In contrast, our prediction models have improved upon these test characteristics. Our single predictor model demonstrated improvement, likely in part due to a more extensive list of claims codes, with multiple covariates providing added value. Moreover, our algorithm demonstrated consistency when results were compared with population-based data from SEER-Medicare and the NCDB. There are two important future research applications of our prediction models. First, our multivariate logistic modeling method for developing a stage predictor algorithm may similarly be applied to test models and potentially develop stage prediction equations for patients diagnosed with cancers of other sites. Second, our prediction equations may also be applied directly to claims-based databases of breast cancer patients who have unknown stage. Using a combination of multiple predictors along with claims codes for metastatic disease and axillary lymph node dissection, parameter estimates and calculated probabilities can be applied to the prediction of patient breast cancer stage.

Our algorithm can therefore serve as a tool to assist in the investigation of a variety of epidemiologic research questions in breast cancer patients by allowing a sample selection of those patients with early stage disease.

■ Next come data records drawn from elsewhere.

Context: an optimization exercise on an open-source flow, tuned for small area. The choices shown serve that exercise and are no tape-out recipe.
In this exercise RTL edits were held to simulation tests only and were not proved equivalent to the original.
Power figures rest on the tool's default switching activity, not on a simulated workload.

== run 4 ==
==> module filter, before the edit <==
module filter (i_clk, i_rst_n, i_data, o_data);
	input i_clk, i_rst_n;
	input  signed [17:0] i_data;
	output reg signed [17:0] o_data;
	reg [3:0] cnt;           
	reg started;             
	reg [197:0] ring;        
	reg [9:0] lo;            
	reg [10:0] hi;            
	reg cy;                  
	reg z;                   
	wire ins = (cnt == 4'd15);
	wire keep = ~ins & started;
	wire [17:0] r10 = ring[197:180];
	wire [17:0] rd0 = ring[35:18];
	wire [17:0] rd1 = ring[107:90];
	wire [17:0] rd2 = ring[161:144];
	reg [2:0] sel_d;
	reg neg_d, sh_d;
	always @(*) begin
		sel_d = 3'd0; neg_d = 1'b0; sh_d = 1'b0;
		case (cnt + 4'd1)
			4'd15: begin sel_d[2] = 1'b1; end
			4'd0: begin sel_d[2] = 1'b1; end
			4'd1: begin sel_d[0] = 1'b1; neg_d = 1'b1; end
			4'd2: begin sel_d[2] = 1'b1; end
			4'd3: begin sel_d[0] = 1'b1; sh_d = 1'b1; end
			4'd4: begin sel_d[0] = 1'b1; end
			4'd5: begin sel_d[1] = 1'b1; neg_d = 1'b1; end
			4'd6: begin sel_d[0] = 1'b1; neg_d = 1'b1; sh_d = 1'b1; end
			4'd7: begin sel_d[2] = 1'b1; neg_d = 1'b1; sh_d = 1'b1; end
			4'd8: begin sel_d[1] = 1'b1; end
			4'd9: begin sel_d[2] = 1'b1; neg_d = 1'b1; end
			4'd10: begin sel_d[2] = 1'b1; end
			4'd11: begin sel_d[1] = 1'b1; neg_d = 1'b1; end
			4'd12: begin sel_d[2] = 1'b1; neg_d = 1'b1; end
			4'd13: begin sel_d[1] = 1'b1; sh_d = 1'b1; end
			default: ;
		endcase
	end
	reg [2:0] sel;
	reg neg, sh;
	always @(posedge i_clk) begin
		sel <= sel_d; neg <= neg_d; sh <= sh_d;
	end
	wire [17:0] word = ({18{sel[0]}} & rd0) | ({18{sel[1]}} & rd1) | ({18{sel[2]}} & rd2);
	wire [17:0] tw = word ^ {18{neg}};    
	wire ld = ins;
	wire hs = ~ins & sh;
	wire hp = ~ins & ~sh;
	wire [9:0] lo_b = ({10{hs}} & {hi[0] ^ cy, lo[9:1]}) | ({10{hp}} & lo) | {5'd0, ld, 4'd0};
	wire [10:0] hi_b = ({11{hs}} & {hi[10], hi[10:1]}) | ({11{hp}} & hi);
	wire hi_ci = (hs & hi[0] & cy) | (hp & cy);
	wire [9:0] lo_t = tw[9:0];
	wire [10:0] hi_t = {{3{tw[17]}}, tw[17:10]};
	wire [10:0] la_c;
	wire [9:0] la_s;
	assign la_c[0] = neg;
	genvar la_i;
	generate for (la_i = 0; la_i < 10; la_i = la_i + 1) begin : la_g
		assign la_s[la_i] = lo_b[la_i] ^ lo_t[la_i] ^ la_c[la_i];
		assign la_c[la_i + 1] = (lo_b[la_i] & lo_t[la_i]) | (la_c[la_i] & (lo_b[la_i] ^ lo_t[la_i]));
	end endgenerate
	wire [11:0] ha_c;
	wire [10:0] ha_s;
	assign ha_c[0] = hi_ci;
	genvar ha_i;
	generate for (ha_i = 0; ha_i < 11; ha_i = ha_i + 1) begin : ha_g
		assign ha_s[ha_i] = hi_b[ha_i] ^ hi_t[ha_i] ^ ha_c[ha_i];
		assign ha_c[ha_i + 1] = (hi_b[ha_i] & hi_t[ha_i]) | (ha_c[ha_i] & (hi_b[ha_i] ^ hi_t[ha_i]));
	end endgenerate
	wire [20:0] acc = {hi, lo};
	wire ovf = ~((acc[20] == acc[19]) && (acc[20] == acc[18]));
	wire tie = z & ~acc[0];
	wire en = ins & started;
	wire en_v = en & ~ovf;
	wire en_p = en & ovf & ~acc[20];    
	wire en_n = en & ovf & acc[20];     
	wire [17:0] val = {acc[18:2], acc[1] & ~tie};
	wire [17:0] o_nx = ({18{en_v}} & val) | {en_n, {17{en_p}}} | ({18{~en}} & o_data);
	always @(posedge i_clk, negedge i_rst_n)
		if (!i_rst_n) begin
			cnt <= 4'd0;
			started <= 1'b0;
			o_data <= 18'd0;
		end else begin
			cnt <= cnt + 4'd1;
			started <= started | ins;
			o_data <= o_nx;
		end
	always @(posedge i_clk) begin
		ring <= {ring[179:0], ({18{ins}} & i_data) | ({18{keep}} & r10)};
		lo <= la_s;
		cy <= la_c[10];
		hi <= ha_s;
		z <= ld | (z & ~(hs & lo[0]));
	end
endmodule
==> flow/config.mk <==
export PLATFORM = sky130hd
export DESIGN_NAME = filter
export DESIGN_NICKNAME = filter
export VERILOG_FILES = /design/flow/design.v
export SDC_FILE = /design/flow/constraint.sdc
export NUM_CORES = 4
export LEC_CHECK = 0
export CAP_MARGIN = 20
export CORE_MARGIN = 2
export CORE_UTILIZATION = 40
export CTS_CLUSTER_DIAMETER = 60
export CTS_CLUSTER_SIZE = 30
export SLEW_MARGIN = 20
==> flow/constraint.sdc <==
create_clock -name core_clock -period 6.0 [get_ports {i_clk}]
set_input_delay 1.2000 -clock core_clock [delete_from_list [all_inputs] [get_ports {i_clk}]]
set_output_delay 1.2000 -clock core_clock [all_outputs]
set_load 0.01 [all_outputs]
standard.sh (not shown) runs the stock make flow with config.mk's settings and CLKGATE_MAP_FILE= SYNTH_SCRIPT=/design/flow/synth_recipe.tcl, a recipe that flattens the netlist after the stock synthesis.
==> flow/flow/run.sh <==
#!/bin/bash
# Own layout flow: the standard flow (standard synthesis unchanged), with
#  - the smallest buffer (buf_1) on the ports instead of the default choice,
#  - clock tree of clkbuf_8 with sink clusters sized for this design, without dummy loads,
#  - power recovery (downsizing of cells off the critical paths) after global
#    routing.
# The make output goes to standard.log in this folder; ORFS's own per-step
# logs are under orfs/logs.
set -euo pipefail
bash standard.sh \
  "BUFFER_PORTS_ARGS=-buffer_cell sky130_fd_sc_hd__buf_1" \
  "CTS_ARGS=-sink_clustering_enable -repair_clock_nets -dont_use_dummy_load -buf_list sky130_fd_sc_hd__clkbuf_8 -sink_clustering_size 20 -sink_clustering_max_diameter 60" \
  "RECOVER_POWER=100" \
  finish > standard.log 2>&1
Run 4 has completed all stages; timing, DRC and antenna checks passed.
Input changes introduced in run 3 (baseline for comparison: run 4):
--- a/flow/design.v
+++ b/flow/design.v
@@ -18,11 +18,11 @@
 	wire [17:0] rd2 = ring[161:144];
 	reg [2:0] sel_d;
 	reg neg_d, sh_d;
 	always @(*) begin
 		sel_d = 3'd0; neg_d = 1'b0; sh_d = 1'b0;
-		case (cnt + 4'd1)
+		case (cnt)
 			4'd15: begin sel_d[2] = 1'b1; end
 			4'd0: begin sel_d[2] = 1'b1; end
 			4'd1: begin sel_d[0] = 1'b1; neg_d = 1'b1; end
 			4'd2: begin sel_d[2] = 1'b1; end
 			4'd3: begin sel_d[0] = 1'b1; sh_d = 1'b1; end
@@ -37,15 +37,13 @@
 			4'd12: begin sel_d[2] = 1'b1; neg_d = 1'b1; end
 			4'd13: begin sel_d[1] = 1'b1; sh_d = 1'b1; end
 			default: ;
 		endcase
 	end
-	reg [2:0] sel;
-	reg neg, sh;
-	always @(posedge i_clk) begin
-		sel <= sel_d; neg <= neg_d; sh <= sh_d;
-	end
+	wire [2:0] sel = sel_d;
+	wire neg = neg_d;
+	wire sh = sh_d;
 	wire [17:0] word = ({18{sel[0]}} & rd0) | ({18{sel[1]}} & rd1) | ({18{sel[2]}} & rd2);
 	wire [17:0] tw = word ^ {18{neg}};    
 	wire ld = ins;
 	wire hs = ~ins & sh;
 	wire hp = ~ins & ~sh;
--- outcome ---
Cell type of the slowest stage on the worst timing path = fa_1: run 4; cell type of the slowest stage on the worst timing path = dfrtp_2: run 3. | post-route fraction of the period consumed by the critical path | higher: run 3 |. In run 3 the total number of tap cells turned out 2.2% lower than in run 4. Run 3 and run 4 ended up with roughly the same switching part of the total. Max-slew headroom at the worst pin: run 3 vs run 4 up 20 points. When the final numbers for run 3 and run 4 were put side by side, the sequential cell count turned out to be greater in run 4. The power after layout reported for run 3 is smaller than that of run 4 by about 2%. For run 3 and run 4, there was not a single run that failed to finish clean. Compared with run 4, in run 3 area growth from synthesis to layout picked up an extra 0.84 points; minimum clock period has increased; count of cell instances traversed by the critical path now sits higher.

-- separate check: timing with driven ports --
Ports are ideal in the flow. The routed layouts listed here were re-timed in OpenROAD. Step 1 (the two cells are an assumption about what drives the block):
set clk [get_ports {i_clk}]
set_driving_cell -lib_cell sky130_fd_sc_hd__clkbuf_16 $clk
set_driving_cell -lib_cell sky130_fd_sc_hd__buf_2 [delete_from_list [all_inputs] $clk]
Step 2 moves the port delays by t, midway between the first and last clock arrival at a register: inputs arrive t later, outputs are due t later. That takes back most of the time a late clock gives input paths. Slacks: no drivers / after step 1 / after step 2; pairs: no drivers / after step 1.
run	t, ns	setup WS [ns]	hold slack, ns	worst setup path after step 2	worst slew at a driven data input, ns
run 4	0.522	0.254 / 0.254 / 0.254	0.299 / 0.299 / 0.299	register to register	0.04
run 3	0.510	0.191 / 0.191 / 0.191	0.321 / 0.321 / 0.321	register to register	0.04
After both steps every run listed still meets setup and hold.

In addition, predicted early stage disease can be applied as a covariate. Accordingly, since disease stage may be better accounted for, claims databases of breast cancer patients may also be better applied to address such questions as the assessment of treatment utilization, geographic variation, or outcomes in patients diagnosed with early stage breast cancer. Specifically, for the stage IV prediction model, a probability cutpoint between ≥ 0.05 and ≥ 0.10 would be highly specific and sensitive for identifying patients with stage IV disease. For the stage I/II prediction model, a cutpoint between ≥ 0.80 and ≥ 0.90 would be highly specific and sensitive for distinguishing patients with stage I/II disease from patients with stage III disease.

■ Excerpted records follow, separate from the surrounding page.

This design comes from an exercise in tuning for small area, a short achievable clock period and few clock cycles on the open sky130 flow, not from production work.
No functional check of the RTL was part of any run shown here.

==> flow/design.v, too long to show whole: its modules and the start of the top module <==
// module mem: 25 lines
// module dot8: 3516 lines
// module fa: 10 lines
// module accum: 159 lines
// module ctrl: 95 lines
// module mvm: 121 lines
// module mvm_top: 37 lines
module mvm_top (
    input  clk,
    input  rst,
    input  [63:0] i_vec_wdata,
    input  [2:0]  i_vec_waddr,
    input  i_vec_wen,
    input  [63:0] i_mat_wdata,
    input  [3:0]  i_mat_waddr,
    input  [1:0]  i_mat_wen,
    input  i_start,
    input  [2:0]  i_vec_start_addr,
    input  [3:0]  i_vec_num_words,
    input  [3:0]  i_mat_start_addr,
    input  [4:0]  i_mat_num_rows_per_olane,
    output o_busy,
    output [63:0] o_result,
    output o_valid
);
  // ...
==> flow/run.sh <==
#!/bin/bash
# synth_recipe.tcl (not shown) runs the flow's synth.tcl, then flattens the netlist and writes it again
# the make line also repeats each setting of config.mk as NAME=value (left out here)
make -C /OpenROAD-flow-scripts/flow DESIGN_CONFIG=/design/flow/config.mk WORK_HOME=/design/flow/orfs CLKGATE_MAP_FILE= SYNTH_SCRIPT=/design/flow/synth_recipe.tcl finish
==> flow/config.mk <==
export PLATFORM = sky130hd
export DESIGN_NAME = mvm_top
export DESIGN_NICKNAME = mvm_top
export VERILOG_FILES = /design/flow/design.v
export SDC_FILE = /design/flow/constraint.sdc
export NUM_CORES = 4
export LEC_CHECK = 0
export CAP_MARGIN = 20
export CORE_MARGIN = 2
export CORE_UTILIZATION = 40
export SLEW_MARGIN = 20
export SYNTH_HIERARCHICAL = 1
export SYNTH_MINIMUM_KEEP_SIZE = 0
==> flow/constraint.sdc <==
create_clock -name core_clock -period 5.3 [get_ports {clk}]
set_input_delay 1.0600 -clock core_clock [delete_from_list [all_inputs] [get_ports {clk}]]
set_output_delay 1.0600 -clock core_clock [all_outputs]
set_load 0.01 [all_outputs]
==> flow_metrics.env, run 1 <==
export IMPL_setup_violations=0
export IMPL_coreArea_um2=438000
export IMPL_worst_path_largest_cell_delay_ps=1150
export IMPL_placed_area_um2=185000
export IMPL_min_period_ps=3860
export IMPL_status="finished clean"
export IMPL_drive_gt1_share_pct=18.5
export IMPL_fin_crit_sh_pct=72.9
export IMPL_max_cap_violations=0
export IMPL_grt_antenna_before_repair=94
export IMPL_grtUsageMet2_pct=40.3
export IMPL_final_nets=12700
export IMPL_grt_pass1_wl_um=813000
export IMPL_drt_iter0_drc=11800
export IMPL_hold_end="u_mvm.first2"
export IMPL_grt_util_met1_pct=36.0
export IMPL_worst_slack_ps=1440
export IMPL_setup_worst_path_end="u_mvm.lane[0].dot_unit.ra_c7_17"
export IMPL_regToRegEndpoint="u_mvm.lane[0].dot_unit.ra_c7_17"
export IMPL_pre_cts_ws_ps=1230
export IMPL_worst_pin_slew_ps=1330
export IMPL_wl_per_cell_um=36.0
export IMPL_cp_max_fo=8
export IMPL_crit_path_frequent_cell="fa_1"
export IMPL_seq_cells=3663
export IMPL_max_freq_mhz=259
export IMPL_gp_congestion=1.04
export IMPL_syn2layout_area_growth_pct=12.7
export IMPL_via_per_inst=5.74
export IMPL_arrival_ps=4670
export IMPL_cts_resized=0
export IMPL_final_hold_viol_count=0
export IMPL_fp_dieArea_um2=445000
export IMPL_fin_skew_ps=88.8
==> inputs of run 2 (changes only) <==
--- a/flow/config.mk
+++ b/flow/config.mk
@@ -8,5 +8,6 @@
 export CAP_MARGIN = 20
 export CORE_MARGIN = 2
-export CORE_UTILIZATION = 40
+export CORE_UTILIZATION = 60
+export CTS_CLUSTER_SIZE = 30
 export SLEW_MARGIN = 20
 export SYNTH_HIERARCHICAL = 1
==> run 2 against run 1 <==
Effect of this change:
- still clean
- via count up 0.91%
- synthesized area unchanged
- setup slack got worse by 130 ps
- synthesized cell count unchanged
- cell count fell by 11%
- register-to-register slack got worse by 130 ps
- critical path depth stayed put
- global-route usage grew 11 points
- highest routed layer unchanged
==> flow_metrics.env, run 2 <==
export IMPL_clkSlewWorstSetupHoldPaths_ps=60
export IMPL_hold_buffers=0
export IMPL_drt_iter0_drc=13400
export IMPL_coreArea_um2=291000
export IMPL_fin_skew_ps=105
export IMPL_hold_class="reg -> reg"
export IMPL_postCtsSetupBuffers=0
export IMPL_grt_use_total_pct=37.7
export IMPL_syn2layout_area_growth_pct=11.0
export IMPL_wl_per_cell_um=37.5
export IMPL_whs_ps=327
export IMPL_mostFrequentLayoutCell="edfxtp_1"
export IMPL_final_hold_viol_count=0
export IMPL_max_freq_mhz=251
export IMPL_portBuffers=221
export IMPL_worstSetupEndpointType="flop"
export IMPL_ios=223
export IMPL_die_x_um=545
export IMPL_arrival_ps=4770
export IMPL_rows=198
export IMPL_cts_resized=0
export IMPL_status="finished clean"
export IMPL_cts_buffers=372
export IMPL_drc_errors=0
export IMPL_grt_max_degree=101
export IMPL_slew_violations=0
export IMPL_drtPass1Iterations=8
export IMPL_gr_total_overflow=0
export IMPL_crit_required_ps=6080
export IMPL_layout_common_cells="edfxtp_1, fa_1, nand2_1, dfxtp_1, mux4_2"
export IMPL_yosys_warnings=12
export IMPL_cts_sinks=3663
export IMPL_place_hpwl_um=404000
export IMPL_fillers=19600
export IMPL_gp_congestion=1.08
export IMPL_htree_levels=5
export IMPL_worst_pin_slew_ps=1390
export IMPL_relSlewSlack_pct=7.59
export IMPL_cp_start_kind="flop"
export IMPL_tns_ps=0
export IMPL_max_cap_violations=0
export IMPL_grt_pass1_vias=99200
export IMPL_syn_mean_instance_area_um2=17.5
export IMPL_via_per_inst=6.51
export IMPL_grt_pass1_wl_um=764000
export IMPL_syn_inst=10000
export IMPL_fin_crit_sh_pct=75.3
export IMPL_min_period_ps=3990
export IMPL_cts_tree="done"
export IMPL_ant_nets=0
export IMPL_setup_violations=0
export IMPL_drive_gt1_share_pct=17.7
export IMPL_syn_nets=12300
export IMPL_root_buffer="clkbuf_16"
export IMPL_vias=96200
export IMPL_insertion_delay_ps=1000
export IMPL_fp_dieArea_um2=297000
export IMPL_start_util_pct=60.3
export IMPL_cp_max_fo=9
export IMPL_clockBufferDepth=4
export IMPL_finish_utilization_pct=67.0
export IMPL_die_height_um=545
export IMPL_placed_area_um2=182000
export IMPL_rsz0062_at_grt="no"
export IMPL_syn_area_um2=176000
export IMPL_final_nets=12700
export IMPL_worst_setup_path_type="reg -> reg"
export IMPL_fin_area_um2=195000
export IMPL_routed_wl_um=554000
export IMPL_grt_antenna_before_repair=111
[run 2: changes by cell type in the layout (fill, tap and decap cells not counted), sizes merged]
cell | previous run | this run
buf | 270 | 288
bufinv | 34 | 24
clkbuf | 520 | 535
clkdlybuf4s50 | 209 | 200
clkinv | 123 | 102
clkinvlp | 23 | 10
diode | 77 | 128
[run 2: cell type report]
| type | instances | area (um2) | share of cell area (%) |
|---|---|---|---|
| Clock inverter | 153 | 1740 | 0.890 |
| Sequential cell | 3663 | 99100 | 50.8 |
| Antenna cell | 128 | 320 | 0.164 |
| Clock buffer | 535 | 10600 | 5.44 |
| Tap cell | 3900 | 4880 | 2.50 |
| Multi-Input combinational cell | 5804 | 73300 | 37.6 |
| Inverter | 104 | 390 | 0.200 |
| Timing Repair Buffer | 488 | 4740 | 2.43 |
[run 2: worst max-delay path: stages, from the launching register on]
cell and delay, ps:
dfxtp_1 1200, nand2_1 200, fa_1 590, fa_1 440, fa_1 490, fa_1 890
[run 2: path summary, 6_finish.rpt]
check	from	endpoint	slack (ps)	depth (start not counted)
setup / recovery	u_mvm.w_v1[47]	u_mvm.lane[1].dot_unit.ra_c14_9	1310	5
hold / removal	u_mvm.controller.g_first	u_mvm.first1	330	0
setup reg to reg	u_mvm.w_v1[47]	u_mvm.lane[1].dot_unit.ra_c14_9	1310	5
hold reg to reg	u_mvm.controller.g_first	u_mvm.first1	330	0
[run 2: through the flow]
step | worst slack [ps] | cells
after floorplan | 105 | 10000
after global placement | 1410 | 14000
after detailed placement | 1360 | 14000
after CTS | 1500 | 14600
after global routing | 1350 | 14700
final | 1310 | 14800
[run 2: layer usage]
layer / up-vias / global-route usage (%) / part of all wire, %
met4: 47 / 15.9 / 4.9
met2: 6853 / 52.7 / 42
li1: 36300 / - / -
met5: - / 1.96 / 0.19
met1: 51500 / 52.9 / 38
met3: 1489 / 14.9 / 15
==> module mvm, before the edit <==
module mvm (
    input  clk,
    input  rst,
    input  [63:0] i_vec_wdata,
    input  [2:0]  i_vec_waddr,
    input  i_vec_wen,
    input  [63:0] i_mat_wdata,
    input  [3:0]  i_mat_waddr,
    input  [1:0]  i_mat_wen,
    input  i_start,
    input  [2:0]  i_vec_start_addr,
    input  [3:0]  i_vec_num_words,
    input  [3:0]  i_mat_start_addr,
    input  [4:0]  i_mat_num_rows_per_olane,
    output o_busy,
    output [63:0] o_result,
    output o_valid
);
localparam NL = 2;
logic       g_valid, g_first, g_last, psel, mask0, mask1;
logic [1:0] vrow0, vrow1;
logic [2:0] mrow0, mrow1;
ctrl controller (
    .clk(clk),
    .rst(rst),
    .start(i_start),
    .vec_start_addr(i_vec_start_addr),
    .vec_num_words(i_vec_num_words),
    .mat_start_addr(i_mat_start_addr),
    .mat_num_rows_per_olane(i_mat_num_rows_per_olane),
    .g_valid(g_valid),
    .g_first(g_first),
    .g_last(g_last),
    .vrow0(vrow0),
    .vrow1(vrow1),
    .mrow0(mrow0),
    .mrow1(mrow1),
    .psel(psel),
    .mask0(mask0),
    .mask1(mask1),
    .busy(o_busy)
);
logic [63:0] vb0, vb1;
logic [NL-1:0][63:0] mb0, mb1;
mem #(.DATAW(64), .DEPTH(8)) vec_memory (
    .clk(clk),
    .wdata(i_vec_wdata),
    .waddr(i_vec_waddr),
    .wen(i_vec_wen),
    .raddr0(vrow0),
    .raddr1(vrow1),
    .rdata0(vb0),
    .rdata1(vb1)
);
logic valid1, valid2, valid3, first1, first2, first3, last1, last2, last3;
logic out4, out5;
logic [63:0] w_v0, w_v1;
logic [NL-1:0][63:0] w_m0, w_m1;
logic [NL-1:0][21:0] res;
always_ff @(posedge clk) begin
    w_v0 <= (psel ? vb1 : vb0) & {64{!mask0}};
    w_v1 <= (psel ? vb0 : vb1) & {64{!mask1}};
end
genvar i;
generate
    for (i = 0; i < NL; i++) begin : lane
        logic [131:0] rows;
        mem #(.DATAW(64), .DEPTH(16)) mat_memory (
            .clk(clk),
            .wdata(i_mat_wdata),
            .waddr(i_mat_waddr),
            .wen(i_mat_wen[i]),
            .raddr0(mrow0),
            .raddr1(mrow1),
            .rdata0(mb0[i]),
            .rdata1(mb1[i])
        );
        always_ff @(posedge clk) begin
            w_m0[i] <= mb0[i];
            w_m1[i] <= mb1[i];
        end
        dot8 dot_unit (
            .clk(clk),
            .m0(w_m0[i]),
            .m1(w_m1[i]),
            .v0(w_v0),
            .v1(w_v1),
            .rows(rows)
        );
        accum accumulator (
            .clk(clk),
            .rows(rows),
            .first(first3),
            .result(res[i])
        );
        assign o_result[32*i +: 32] = {{10{res[i][21]}}, res[i]};
    end
endgenerate
always_ff @(posedge clk) begin
    first1 <= g_first;
    first2 <= first1;
    first3 <= first2;
    last1 <= g_last;
    last2 <= last1;
    last3 <= last2;
    if (rst) begin
        valid1 <= 1'b0;
        valid2 <= 1'b0;
        valid3 <= 1'b0;
        out4 <= 1'b0;
        out5 <= 1'b0;
    end else begin
        valid1 <= g_valid;
        valid2 <= valid1;
        valid3 <= valid2;
        out4 <= valid3 && last3;
        out5 <= out4;
    end
end
assign o_valid = out5;
endmodule
==> inputs of run 3 (changes only) <==
--- a/flow/design.v
+++ b/flow/design.v
@@ -3858,6 +3858,10 @@
     .rdata1(vb1)
 );
-logic valid1, valid2, valid3, first1, first2, first3, last1, last2, last3;
-logic out4, out5;
+localparam TREE_STAGES = 2;
+localparam ROWW = 132;                
+localparam TD = TREE_STAGES + 1;      
+logic [TD:1] valid_d, first_d, last_d;
+logic out_a, out_b;
+wire  first_t = first_d[TD];
 logic [63:0] w_v0, w_v1;
 logic [NL-1:0][63:0] w_m0, w_m1;
@@ -3870,5 +3874,5 @@
 generate
     for (i = 0; i < NL; i++) begin : lane
-        logic [131:0] rows;
+        logic [ROWW-1:0] rows;
         mem #(.DATAW(64), .DEPTH(16)) mat_memory (
             .clk(clk),
@@ -3896,5 +3900,5 @@
             .clk(clk),
             .rows(rows),
-            .first(first3),
+            .first(first_t),
             .result(res[i])
         );
@@ -3903,25 +3907,17 @@
 endgenerate
 always_ff @(posedge clk) begin
-    first1 <= g_first;
-    first2 <= first1;
-    first3 <= first2;
-    last1 <= g_last;
-    last2 <= last1;
-    last3 <= last2;
+    first_d <= {first_d[TD-1:1], g_first};
+    last_d <= {last_d[TD-1:1], g_last};
     if (rst) begin
-        valid1 <= 1'b0;
-        valid2 <= 1'b0;
-        valid3 <= 1'b0;
-        out4 <= 1'b0;
-        out5 <= 1'b0;
+        valid_d <= '0;
+        out_a <= 1'b0;
+        out_b <= 1'b0;
     end else begin
-        valid1 <= g_valid;
-        valid2 <= valid1;
-        valid3 <= valid2;
-        out4 <= valid3 && last3;
-        out5 <= out4;
+        valid_d <= {valid_d[TD-1:1], g_valid};
+        out_a <= valid_d[TD] && last_d[TD];    
+        out_b <= out_a;                        
     end
 end
-assign o_valid = out5;
+assign o_valid = out_b;
 endmodule
 module mvm_top (
--- a/flow/config.mk
+++ b/flow/config.mk
@@ -8,6 +8,6 @@
 export CAP_MARGIN = 20
 export CORE_MARGIN = 2
-export CORE_UTILIZATION = 60
-export CTS_CLUSTER_SIZE = 30
+export CORE_UTILIZATION = 40
+export SETUP_SLACK_MARGIN = 2.3
 export SLEW_MARGIN = 20
 export SYNTH_HIERARCHICAL = 1
==> run 3 against run 2 <==
Effect of this change:
- cell count rose by 15%
- non-clock buffer count rose by 437
- hold slack got worse by 3.2 ps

For the identification of patients with stage IV disease, a selected probability cutpoint criterion could be translated into a dichotomous variable, and used either to select a sample of patients with stage IV disease or used in a "rule out" context, as an exclusion criterion. The high NPV in our proposed model suggests that when using these cutpoints to identify a sample limited to patients with stage I-III disease, the likelihood of misclassification bias (bias due to the inappropriate inclusion of patients with stage IV disease in the sample) would be low in a "rule-out" setting.

For distinguishing patients with stage I/II versus III disease, the probability cutpoint criterion, translated into a dichotomous variable, could be useful in various contexts, such as excluding patients with stage III disease in order to refine a study population of patients with early stage breast cancer, or creating a dichotomous covariate to adjust for potential confounding associated with stage I-III disease. The test characteristics in our analysis suggest that the combination of these prediction equations may be particularly useful in the context of identifying breast cancer patients with early stage (stage I and II) disease.

Our study has limitations to consider. First, our cohort was limited only to older patients with breast cancer. Although the variables associated with stage are likely to be similar in younger patients, exact parameter estimates may differ, and the application of these models in younger patients requires further validation. Additionally, as our predictor variables were derived from Medicare claims, these models will also require validation in other claims based data. If not all the proposed variables in our models are available, however, at a minimum, adjustment in multivariate analysis for as many possible available candidate predictors proposed in our study could be useful to improve modeling of breast cancer outcomes in future studies. Although we excluded from our parsimonious model covariates that required long-term follow-up (specifically, overall survival and mastectomy 9 or more months after diagnosis), our models still required both retrospective and prospective data for up to 1 year prior to and 1 year after the date of diagnosis. Thus, studies applying our models would be limited to patients with continuous coverage and complete claims information over this time period. The gold standard for our outcome, cancer stage, was based on pathologic variables in SEER-Medicare, though given a lack of central pathology review by the SEER program, unmeasured error may have affected the gold standard, yielding potentially less than 100% accuracy. Finally, if a sample was selected based on the algorithm, sample characteristics derived from algorithm predictor variables (for example, chemotherapy, radiotherapy, and surgery utilization) may be under- or overestimated compared with the complete patient population, depending on the direction and significance of their association with disease stage in the prediction equations.

Conclusions

Medicare claims data can be utilized to derive a useful algorithm to predict stage in breast cancer patients. In particular, the predicted probability of early stage disease can be easily generated when applying the prediction algorithm to this patient population, thus substantially improving the utility of Medicare claims data for studying breast cancer.

Abbreviations

AJCC:

American Joint Committee on Cancer

SEER:

Surveillance Epidemiology and End Results

PPV:

Positive predictive value

NPV:

Negative predictive value

ICD-9:

International Classification of Diseases, Ninth Revision

CPT:

Current Procedural Terminology

References

  1. Goff DC Jr, Pandey DK, Chan FA, Ortiz C, Nichaman MZ: Congestive heart failure in the United States: is there more than meets the I(CD code)? The Corpus Christi Heart Project. Arch Intern Med 2000, 160:197–202.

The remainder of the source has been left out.